* Exercise goal *
Of the entries below, return exactly those lines that fall between the one containing "pwr share: 19.1%" and the one containing "Pin: 1.18 ns", the two end lines included.

Dataset entries:
__________
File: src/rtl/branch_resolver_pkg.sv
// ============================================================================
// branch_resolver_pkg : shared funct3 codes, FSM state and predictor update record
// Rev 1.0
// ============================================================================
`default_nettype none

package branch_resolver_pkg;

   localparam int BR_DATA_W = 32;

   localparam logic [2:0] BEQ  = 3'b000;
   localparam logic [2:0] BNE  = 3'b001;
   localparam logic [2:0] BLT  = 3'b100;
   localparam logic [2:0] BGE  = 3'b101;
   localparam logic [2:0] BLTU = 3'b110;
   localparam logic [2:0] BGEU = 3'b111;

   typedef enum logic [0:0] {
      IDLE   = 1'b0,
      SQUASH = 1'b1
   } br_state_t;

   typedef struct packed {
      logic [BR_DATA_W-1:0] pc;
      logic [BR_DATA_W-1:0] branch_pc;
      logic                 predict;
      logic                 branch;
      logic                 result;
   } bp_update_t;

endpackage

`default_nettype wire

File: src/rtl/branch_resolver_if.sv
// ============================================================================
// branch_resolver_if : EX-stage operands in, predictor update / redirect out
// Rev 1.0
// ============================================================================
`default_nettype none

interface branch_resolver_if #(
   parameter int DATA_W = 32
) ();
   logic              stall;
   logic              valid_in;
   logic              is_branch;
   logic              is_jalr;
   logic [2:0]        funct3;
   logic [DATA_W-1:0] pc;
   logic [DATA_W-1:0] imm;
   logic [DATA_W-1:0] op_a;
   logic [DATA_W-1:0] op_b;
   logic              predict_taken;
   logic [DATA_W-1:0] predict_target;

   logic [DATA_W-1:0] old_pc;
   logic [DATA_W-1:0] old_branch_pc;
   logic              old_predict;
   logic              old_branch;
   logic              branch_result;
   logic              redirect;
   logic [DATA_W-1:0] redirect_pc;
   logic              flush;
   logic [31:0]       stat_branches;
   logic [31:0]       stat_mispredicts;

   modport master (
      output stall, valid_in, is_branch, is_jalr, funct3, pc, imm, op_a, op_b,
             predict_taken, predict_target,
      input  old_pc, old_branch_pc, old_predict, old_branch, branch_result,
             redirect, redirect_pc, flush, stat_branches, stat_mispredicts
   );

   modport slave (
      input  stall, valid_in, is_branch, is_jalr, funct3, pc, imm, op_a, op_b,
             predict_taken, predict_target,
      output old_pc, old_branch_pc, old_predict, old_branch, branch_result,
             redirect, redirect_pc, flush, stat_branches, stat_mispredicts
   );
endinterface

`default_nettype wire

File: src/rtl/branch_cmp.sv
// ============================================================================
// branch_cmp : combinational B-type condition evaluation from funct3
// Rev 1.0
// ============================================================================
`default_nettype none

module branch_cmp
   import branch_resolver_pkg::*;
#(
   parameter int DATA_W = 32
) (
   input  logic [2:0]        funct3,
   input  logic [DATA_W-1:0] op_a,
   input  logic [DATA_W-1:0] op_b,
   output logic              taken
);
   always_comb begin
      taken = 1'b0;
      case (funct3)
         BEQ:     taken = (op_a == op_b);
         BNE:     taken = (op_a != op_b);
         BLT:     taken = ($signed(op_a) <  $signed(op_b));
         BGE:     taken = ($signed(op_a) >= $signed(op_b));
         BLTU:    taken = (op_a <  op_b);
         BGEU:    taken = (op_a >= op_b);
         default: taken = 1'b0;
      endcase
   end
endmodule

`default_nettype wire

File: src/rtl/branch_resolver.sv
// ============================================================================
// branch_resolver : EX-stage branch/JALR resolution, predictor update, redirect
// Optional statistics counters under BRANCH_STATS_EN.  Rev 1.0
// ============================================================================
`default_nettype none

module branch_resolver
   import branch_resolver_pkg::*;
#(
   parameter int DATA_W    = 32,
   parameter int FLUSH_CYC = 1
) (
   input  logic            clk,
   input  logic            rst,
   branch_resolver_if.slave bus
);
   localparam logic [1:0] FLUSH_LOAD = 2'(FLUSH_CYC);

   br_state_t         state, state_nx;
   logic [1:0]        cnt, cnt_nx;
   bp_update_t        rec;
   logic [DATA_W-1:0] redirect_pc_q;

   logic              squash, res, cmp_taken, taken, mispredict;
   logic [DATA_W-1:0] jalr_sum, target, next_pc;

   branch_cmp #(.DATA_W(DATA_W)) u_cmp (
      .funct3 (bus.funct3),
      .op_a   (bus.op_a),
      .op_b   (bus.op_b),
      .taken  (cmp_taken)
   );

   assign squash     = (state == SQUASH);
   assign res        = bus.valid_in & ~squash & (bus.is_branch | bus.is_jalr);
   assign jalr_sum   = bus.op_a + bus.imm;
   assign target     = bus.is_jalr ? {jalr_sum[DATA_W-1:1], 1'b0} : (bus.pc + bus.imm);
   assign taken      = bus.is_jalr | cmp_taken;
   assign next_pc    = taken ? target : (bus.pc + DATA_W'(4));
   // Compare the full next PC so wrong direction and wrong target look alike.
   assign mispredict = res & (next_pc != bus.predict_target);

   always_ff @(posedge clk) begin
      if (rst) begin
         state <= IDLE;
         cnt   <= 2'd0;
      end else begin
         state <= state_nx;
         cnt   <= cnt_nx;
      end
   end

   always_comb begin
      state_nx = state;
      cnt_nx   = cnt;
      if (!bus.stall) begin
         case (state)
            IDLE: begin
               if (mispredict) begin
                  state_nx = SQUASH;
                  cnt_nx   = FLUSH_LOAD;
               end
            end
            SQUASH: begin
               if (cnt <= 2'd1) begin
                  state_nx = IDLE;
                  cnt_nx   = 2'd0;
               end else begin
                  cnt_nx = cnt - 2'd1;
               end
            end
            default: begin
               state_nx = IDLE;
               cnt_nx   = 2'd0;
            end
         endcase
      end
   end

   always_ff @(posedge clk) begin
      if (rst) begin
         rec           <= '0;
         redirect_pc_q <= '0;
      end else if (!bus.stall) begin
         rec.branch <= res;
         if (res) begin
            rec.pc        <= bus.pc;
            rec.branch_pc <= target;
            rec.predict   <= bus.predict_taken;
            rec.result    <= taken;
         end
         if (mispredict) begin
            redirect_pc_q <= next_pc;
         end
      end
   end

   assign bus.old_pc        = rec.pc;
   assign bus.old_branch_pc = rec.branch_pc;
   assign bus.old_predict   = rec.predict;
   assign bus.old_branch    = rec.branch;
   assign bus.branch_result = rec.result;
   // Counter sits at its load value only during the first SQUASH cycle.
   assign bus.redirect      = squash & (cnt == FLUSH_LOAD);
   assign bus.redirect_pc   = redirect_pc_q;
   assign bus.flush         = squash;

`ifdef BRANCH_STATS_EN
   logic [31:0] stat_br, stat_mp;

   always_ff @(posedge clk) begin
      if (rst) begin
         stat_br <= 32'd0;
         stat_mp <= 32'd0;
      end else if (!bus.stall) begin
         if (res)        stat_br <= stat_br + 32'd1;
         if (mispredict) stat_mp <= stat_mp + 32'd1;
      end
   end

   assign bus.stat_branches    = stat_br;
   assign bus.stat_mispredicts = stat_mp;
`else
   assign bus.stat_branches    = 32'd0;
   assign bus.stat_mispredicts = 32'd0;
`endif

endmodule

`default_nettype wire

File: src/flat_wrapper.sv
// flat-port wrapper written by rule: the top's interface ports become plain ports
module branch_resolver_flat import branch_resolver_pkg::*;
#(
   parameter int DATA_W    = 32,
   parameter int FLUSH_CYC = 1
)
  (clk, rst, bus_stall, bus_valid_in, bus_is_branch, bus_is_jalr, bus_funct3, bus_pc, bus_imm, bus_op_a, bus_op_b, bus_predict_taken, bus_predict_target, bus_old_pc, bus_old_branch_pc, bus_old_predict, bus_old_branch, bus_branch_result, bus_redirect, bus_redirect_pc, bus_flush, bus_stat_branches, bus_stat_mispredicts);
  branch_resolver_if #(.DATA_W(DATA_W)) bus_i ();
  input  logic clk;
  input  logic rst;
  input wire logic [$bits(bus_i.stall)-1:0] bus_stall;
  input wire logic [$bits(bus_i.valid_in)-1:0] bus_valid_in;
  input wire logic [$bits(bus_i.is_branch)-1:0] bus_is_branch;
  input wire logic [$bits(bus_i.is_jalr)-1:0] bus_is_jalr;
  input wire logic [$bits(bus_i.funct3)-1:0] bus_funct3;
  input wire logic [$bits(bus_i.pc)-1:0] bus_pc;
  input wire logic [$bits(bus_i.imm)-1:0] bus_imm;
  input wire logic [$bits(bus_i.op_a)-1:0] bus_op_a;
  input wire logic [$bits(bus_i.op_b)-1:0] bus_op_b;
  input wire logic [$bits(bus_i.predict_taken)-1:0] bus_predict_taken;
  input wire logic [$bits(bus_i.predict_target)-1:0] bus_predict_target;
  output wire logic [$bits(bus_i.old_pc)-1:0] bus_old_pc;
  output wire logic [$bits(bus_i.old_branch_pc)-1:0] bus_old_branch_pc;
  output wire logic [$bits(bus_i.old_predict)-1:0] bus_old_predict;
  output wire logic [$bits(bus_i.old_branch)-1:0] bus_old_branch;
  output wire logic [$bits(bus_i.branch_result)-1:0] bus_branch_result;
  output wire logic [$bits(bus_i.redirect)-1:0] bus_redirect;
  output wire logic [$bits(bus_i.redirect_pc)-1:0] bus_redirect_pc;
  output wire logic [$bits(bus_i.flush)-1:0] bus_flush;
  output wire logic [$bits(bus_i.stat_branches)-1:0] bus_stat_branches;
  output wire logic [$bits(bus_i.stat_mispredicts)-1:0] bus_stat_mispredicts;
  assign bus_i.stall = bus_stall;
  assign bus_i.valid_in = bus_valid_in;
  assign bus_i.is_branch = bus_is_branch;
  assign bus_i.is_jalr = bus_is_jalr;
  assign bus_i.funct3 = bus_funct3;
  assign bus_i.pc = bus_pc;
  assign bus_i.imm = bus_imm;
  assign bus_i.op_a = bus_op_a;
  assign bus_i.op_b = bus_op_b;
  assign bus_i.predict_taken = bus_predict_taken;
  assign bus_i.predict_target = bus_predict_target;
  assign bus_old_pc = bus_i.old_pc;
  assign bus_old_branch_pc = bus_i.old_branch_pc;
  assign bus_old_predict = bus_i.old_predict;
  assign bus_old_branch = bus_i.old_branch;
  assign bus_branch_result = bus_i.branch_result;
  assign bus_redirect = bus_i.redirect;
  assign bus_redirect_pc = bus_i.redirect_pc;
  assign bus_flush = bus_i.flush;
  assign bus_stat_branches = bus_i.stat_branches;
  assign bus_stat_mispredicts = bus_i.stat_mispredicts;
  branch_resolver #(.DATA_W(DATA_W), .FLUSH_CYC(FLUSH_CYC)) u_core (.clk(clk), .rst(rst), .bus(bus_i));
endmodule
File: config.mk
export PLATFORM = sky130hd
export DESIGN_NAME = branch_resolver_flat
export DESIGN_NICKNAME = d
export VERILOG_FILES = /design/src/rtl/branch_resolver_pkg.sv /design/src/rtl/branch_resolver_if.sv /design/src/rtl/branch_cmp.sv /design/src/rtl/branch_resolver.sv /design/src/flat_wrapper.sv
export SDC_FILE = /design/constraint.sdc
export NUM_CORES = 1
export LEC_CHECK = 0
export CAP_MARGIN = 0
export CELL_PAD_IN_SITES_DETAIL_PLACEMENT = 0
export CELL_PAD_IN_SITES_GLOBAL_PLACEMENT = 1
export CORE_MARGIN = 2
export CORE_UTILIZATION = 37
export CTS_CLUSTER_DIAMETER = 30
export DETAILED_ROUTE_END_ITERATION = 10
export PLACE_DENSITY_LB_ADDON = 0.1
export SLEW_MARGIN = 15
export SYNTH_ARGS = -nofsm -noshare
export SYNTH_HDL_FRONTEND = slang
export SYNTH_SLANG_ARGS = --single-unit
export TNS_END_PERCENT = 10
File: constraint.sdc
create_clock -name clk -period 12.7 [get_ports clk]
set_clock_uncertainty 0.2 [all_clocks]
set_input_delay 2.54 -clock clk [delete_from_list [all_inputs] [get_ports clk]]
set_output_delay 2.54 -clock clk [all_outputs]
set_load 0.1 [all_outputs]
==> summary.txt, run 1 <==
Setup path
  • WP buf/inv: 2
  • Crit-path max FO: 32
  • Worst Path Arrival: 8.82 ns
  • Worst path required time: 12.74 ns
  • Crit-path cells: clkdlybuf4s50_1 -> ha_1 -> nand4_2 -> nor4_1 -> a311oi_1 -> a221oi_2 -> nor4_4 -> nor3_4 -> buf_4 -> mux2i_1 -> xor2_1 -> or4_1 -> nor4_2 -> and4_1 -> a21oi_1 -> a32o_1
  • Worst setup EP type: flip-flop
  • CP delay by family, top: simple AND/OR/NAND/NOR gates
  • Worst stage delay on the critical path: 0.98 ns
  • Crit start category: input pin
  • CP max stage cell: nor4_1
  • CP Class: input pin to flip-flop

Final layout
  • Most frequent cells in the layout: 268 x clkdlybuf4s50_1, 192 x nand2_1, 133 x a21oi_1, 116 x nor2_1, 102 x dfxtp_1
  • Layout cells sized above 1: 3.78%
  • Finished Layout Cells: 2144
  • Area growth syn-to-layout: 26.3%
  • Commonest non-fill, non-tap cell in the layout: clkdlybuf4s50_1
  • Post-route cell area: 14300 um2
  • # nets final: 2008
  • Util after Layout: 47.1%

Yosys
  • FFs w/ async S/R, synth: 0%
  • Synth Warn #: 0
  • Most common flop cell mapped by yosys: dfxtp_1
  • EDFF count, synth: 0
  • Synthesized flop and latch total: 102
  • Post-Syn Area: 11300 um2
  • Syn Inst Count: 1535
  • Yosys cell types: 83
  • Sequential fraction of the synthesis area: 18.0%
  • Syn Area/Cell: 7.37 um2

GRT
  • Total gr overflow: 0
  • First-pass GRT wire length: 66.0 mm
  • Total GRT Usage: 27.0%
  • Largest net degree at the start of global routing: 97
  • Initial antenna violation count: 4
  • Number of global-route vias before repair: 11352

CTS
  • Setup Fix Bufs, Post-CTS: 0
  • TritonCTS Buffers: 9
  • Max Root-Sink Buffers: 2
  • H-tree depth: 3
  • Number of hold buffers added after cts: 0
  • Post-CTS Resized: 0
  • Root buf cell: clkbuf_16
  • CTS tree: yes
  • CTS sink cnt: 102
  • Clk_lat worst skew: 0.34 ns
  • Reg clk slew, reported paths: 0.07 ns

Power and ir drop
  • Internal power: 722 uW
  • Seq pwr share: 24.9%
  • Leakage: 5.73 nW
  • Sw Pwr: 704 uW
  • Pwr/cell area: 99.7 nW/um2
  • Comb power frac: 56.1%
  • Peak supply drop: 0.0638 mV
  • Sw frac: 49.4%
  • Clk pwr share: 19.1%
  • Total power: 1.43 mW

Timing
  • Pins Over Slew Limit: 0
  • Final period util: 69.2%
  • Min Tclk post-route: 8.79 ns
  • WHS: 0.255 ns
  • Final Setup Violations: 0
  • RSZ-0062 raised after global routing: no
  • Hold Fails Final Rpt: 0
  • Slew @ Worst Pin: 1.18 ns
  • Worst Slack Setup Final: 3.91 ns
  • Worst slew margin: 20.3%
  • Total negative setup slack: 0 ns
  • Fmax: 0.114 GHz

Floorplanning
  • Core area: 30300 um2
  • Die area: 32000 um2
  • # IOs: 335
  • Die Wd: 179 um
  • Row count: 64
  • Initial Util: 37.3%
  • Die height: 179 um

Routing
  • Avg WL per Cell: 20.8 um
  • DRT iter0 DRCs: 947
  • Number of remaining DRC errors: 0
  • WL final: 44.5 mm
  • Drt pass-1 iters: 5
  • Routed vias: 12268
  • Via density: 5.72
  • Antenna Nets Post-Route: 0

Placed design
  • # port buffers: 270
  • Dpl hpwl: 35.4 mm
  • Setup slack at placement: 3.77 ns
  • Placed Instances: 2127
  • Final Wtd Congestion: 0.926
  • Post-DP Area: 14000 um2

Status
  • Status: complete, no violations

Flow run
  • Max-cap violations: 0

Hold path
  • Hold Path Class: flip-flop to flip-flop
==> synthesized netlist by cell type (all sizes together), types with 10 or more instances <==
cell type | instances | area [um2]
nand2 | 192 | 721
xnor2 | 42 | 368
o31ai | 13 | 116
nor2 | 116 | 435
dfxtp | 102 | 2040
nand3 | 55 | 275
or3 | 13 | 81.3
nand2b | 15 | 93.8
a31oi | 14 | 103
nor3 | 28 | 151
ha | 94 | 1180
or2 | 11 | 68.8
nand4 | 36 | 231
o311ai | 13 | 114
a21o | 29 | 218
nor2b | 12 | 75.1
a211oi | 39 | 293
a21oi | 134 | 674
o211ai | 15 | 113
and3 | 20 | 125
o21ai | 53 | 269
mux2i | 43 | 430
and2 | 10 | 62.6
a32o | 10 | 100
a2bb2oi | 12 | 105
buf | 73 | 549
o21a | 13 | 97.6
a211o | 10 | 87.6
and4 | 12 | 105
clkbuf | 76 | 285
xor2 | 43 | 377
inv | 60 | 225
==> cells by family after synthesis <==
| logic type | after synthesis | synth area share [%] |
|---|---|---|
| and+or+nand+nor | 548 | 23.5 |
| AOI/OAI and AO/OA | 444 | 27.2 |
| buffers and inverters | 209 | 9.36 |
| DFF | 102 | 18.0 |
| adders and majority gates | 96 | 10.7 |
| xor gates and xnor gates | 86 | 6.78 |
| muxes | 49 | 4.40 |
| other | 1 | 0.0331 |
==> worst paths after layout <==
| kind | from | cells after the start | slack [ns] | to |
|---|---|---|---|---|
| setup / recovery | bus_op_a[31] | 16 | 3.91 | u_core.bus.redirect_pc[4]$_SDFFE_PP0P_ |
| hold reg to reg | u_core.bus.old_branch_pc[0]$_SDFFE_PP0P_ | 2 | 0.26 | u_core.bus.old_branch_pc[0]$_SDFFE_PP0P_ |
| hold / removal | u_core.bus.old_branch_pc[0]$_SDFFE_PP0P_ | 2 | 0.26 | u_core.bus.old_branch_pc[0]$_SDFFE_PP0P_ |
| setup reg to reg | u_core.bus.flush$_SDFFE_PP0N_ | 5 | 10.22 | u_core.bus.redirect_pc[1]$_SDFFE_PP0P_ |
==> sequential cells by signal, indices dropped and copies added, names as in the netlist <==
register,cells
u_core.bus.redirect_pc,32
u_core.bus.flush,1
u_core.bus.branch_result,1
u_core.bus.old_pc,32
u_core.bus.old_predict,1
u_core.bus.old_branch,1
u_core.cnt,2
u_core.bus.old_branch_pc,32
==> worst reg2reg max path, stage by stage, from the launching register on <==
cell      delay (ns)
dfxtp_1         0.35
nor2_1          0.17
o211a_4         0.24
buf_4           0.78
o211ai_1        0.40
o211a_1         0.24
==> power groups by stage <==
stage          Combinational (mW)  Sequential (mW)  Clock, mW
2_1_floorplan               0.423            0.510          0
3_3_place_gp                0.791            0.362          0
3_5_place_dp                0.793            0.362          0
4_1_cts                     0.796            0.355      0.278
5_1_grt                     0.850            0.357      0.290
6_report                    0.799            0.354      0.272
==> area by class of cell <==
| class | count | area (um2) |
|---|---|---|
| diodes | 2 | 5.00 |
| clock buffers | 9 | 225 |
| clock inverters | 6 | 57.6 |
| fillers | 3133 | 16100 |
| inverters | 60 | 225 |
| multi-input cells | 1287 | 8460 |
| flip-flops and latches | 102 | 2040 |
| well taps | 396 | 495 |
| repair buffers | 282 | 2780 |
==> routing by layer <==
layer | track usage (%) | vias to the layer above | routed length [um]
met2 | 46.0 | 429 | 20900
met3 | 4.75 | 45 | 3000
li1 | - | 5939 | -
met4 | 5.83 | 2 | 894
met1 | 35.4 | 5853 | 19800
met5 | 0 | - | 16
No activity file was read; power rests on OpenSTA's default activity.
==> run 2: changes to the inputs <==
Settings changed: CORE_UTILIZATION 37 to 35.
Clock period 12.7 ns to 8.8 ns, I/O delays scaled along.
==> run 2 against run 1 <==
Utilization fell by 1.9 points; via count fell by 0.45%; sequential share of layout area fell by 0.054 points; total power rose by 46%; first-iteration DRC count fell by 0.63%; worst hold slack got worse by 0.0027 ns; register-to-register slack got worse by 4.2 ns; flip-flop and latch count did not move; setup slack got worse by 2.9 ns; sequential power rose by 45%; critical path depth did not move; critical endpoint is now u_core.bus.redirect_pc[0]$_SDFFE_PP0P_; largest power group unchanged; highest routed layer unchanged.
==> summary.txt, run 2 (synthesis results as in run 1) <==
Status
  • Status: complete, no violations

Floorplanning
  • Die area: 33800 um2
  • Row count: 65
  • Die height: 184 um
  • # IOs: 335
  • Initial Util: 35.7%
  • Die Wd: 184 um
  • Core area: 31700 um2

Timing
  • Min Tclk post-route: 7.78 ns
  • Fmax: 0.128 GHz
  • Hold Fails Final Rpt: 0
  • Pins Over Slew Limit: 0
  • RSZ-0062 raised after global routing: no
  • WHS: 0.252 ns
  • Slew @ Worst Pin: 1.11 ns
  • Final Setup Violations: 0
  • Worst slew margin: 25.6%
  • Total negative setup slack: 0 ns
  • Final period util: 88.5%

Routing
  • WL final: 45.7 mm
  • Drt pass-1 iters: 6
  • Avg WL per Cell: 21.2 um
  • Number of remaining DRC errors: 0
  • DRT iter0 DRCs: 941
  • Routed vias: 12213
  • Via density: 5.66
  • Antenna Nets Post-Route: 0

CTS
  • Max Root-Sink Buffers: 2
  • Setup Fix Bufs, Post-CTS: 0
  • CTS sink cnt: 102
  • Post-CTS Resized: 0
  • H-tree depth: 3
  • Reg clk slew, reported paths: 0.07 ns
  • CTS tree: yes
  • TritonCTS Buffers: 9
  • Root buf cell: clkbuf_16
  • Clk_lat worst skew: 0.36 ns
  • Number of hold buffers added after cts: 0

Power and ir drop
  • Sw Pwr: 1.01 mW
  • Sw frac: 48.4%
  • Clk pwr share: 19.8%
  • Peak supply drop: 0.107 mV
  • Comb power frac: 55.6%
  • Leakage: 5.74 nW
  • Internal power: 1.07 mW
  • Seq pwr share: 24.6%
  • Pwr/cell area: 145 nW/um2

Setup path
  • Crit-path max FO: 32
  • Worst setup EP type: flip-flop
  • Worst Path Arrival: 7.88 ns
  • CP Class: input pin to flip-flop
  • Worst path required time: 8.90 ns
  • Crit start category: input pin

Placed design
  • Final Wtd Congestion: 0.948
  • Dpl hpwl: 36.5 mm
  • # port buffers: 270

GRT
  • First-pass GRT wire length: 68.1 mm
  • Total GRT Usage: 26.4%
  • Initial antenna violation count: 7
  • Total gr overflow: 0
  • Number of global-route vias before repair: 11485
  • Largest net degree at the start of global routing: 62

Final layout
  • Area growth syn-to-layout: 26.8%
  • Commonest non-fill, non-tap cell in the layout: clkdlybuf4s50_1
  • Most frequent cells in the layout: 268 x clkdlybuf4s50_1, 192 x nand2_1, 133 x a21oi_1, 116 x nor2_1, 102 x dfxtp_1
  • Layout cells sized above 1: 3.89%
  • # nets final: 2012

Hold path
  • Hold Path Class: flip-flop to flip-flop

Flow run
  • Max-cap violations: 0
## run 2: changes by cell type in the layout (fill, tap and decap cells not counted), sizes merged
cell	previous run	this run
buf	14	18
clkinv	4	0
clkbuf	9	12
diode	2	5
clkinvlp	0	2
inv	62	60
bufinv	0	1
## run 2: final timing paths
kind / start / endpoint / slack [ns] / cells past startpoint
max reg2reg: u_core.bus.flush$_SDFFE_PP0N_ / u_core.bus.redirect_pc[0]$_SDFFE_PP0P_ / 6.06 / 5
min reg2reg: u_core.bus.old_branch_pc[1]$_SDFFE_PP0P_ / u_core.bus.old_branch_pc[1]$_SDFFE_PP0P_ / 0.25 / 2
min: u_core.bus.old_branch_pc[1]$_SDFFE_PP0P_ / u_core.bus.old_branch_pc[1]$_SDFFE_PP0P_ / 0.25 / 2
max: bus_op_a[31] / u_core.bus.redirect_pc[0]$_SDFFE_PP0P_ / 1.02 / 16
__________
* Your solution *
  • Clk pwr share: 19.1%
  • Total power: 1.43 mW

Timing
  • Pins Over Slew Limit: 0
  • Final period util: 69.2%
  • Min Tclk post-route: 8.79 ns
  • WHS: 0.255 ns
  • Final Setup Violations: 0
  • RSZ-0062 raised after global routing: no
  • Hold Fails Final Rpt: 0
  • Slew @ Worst Pin: 1.18 ns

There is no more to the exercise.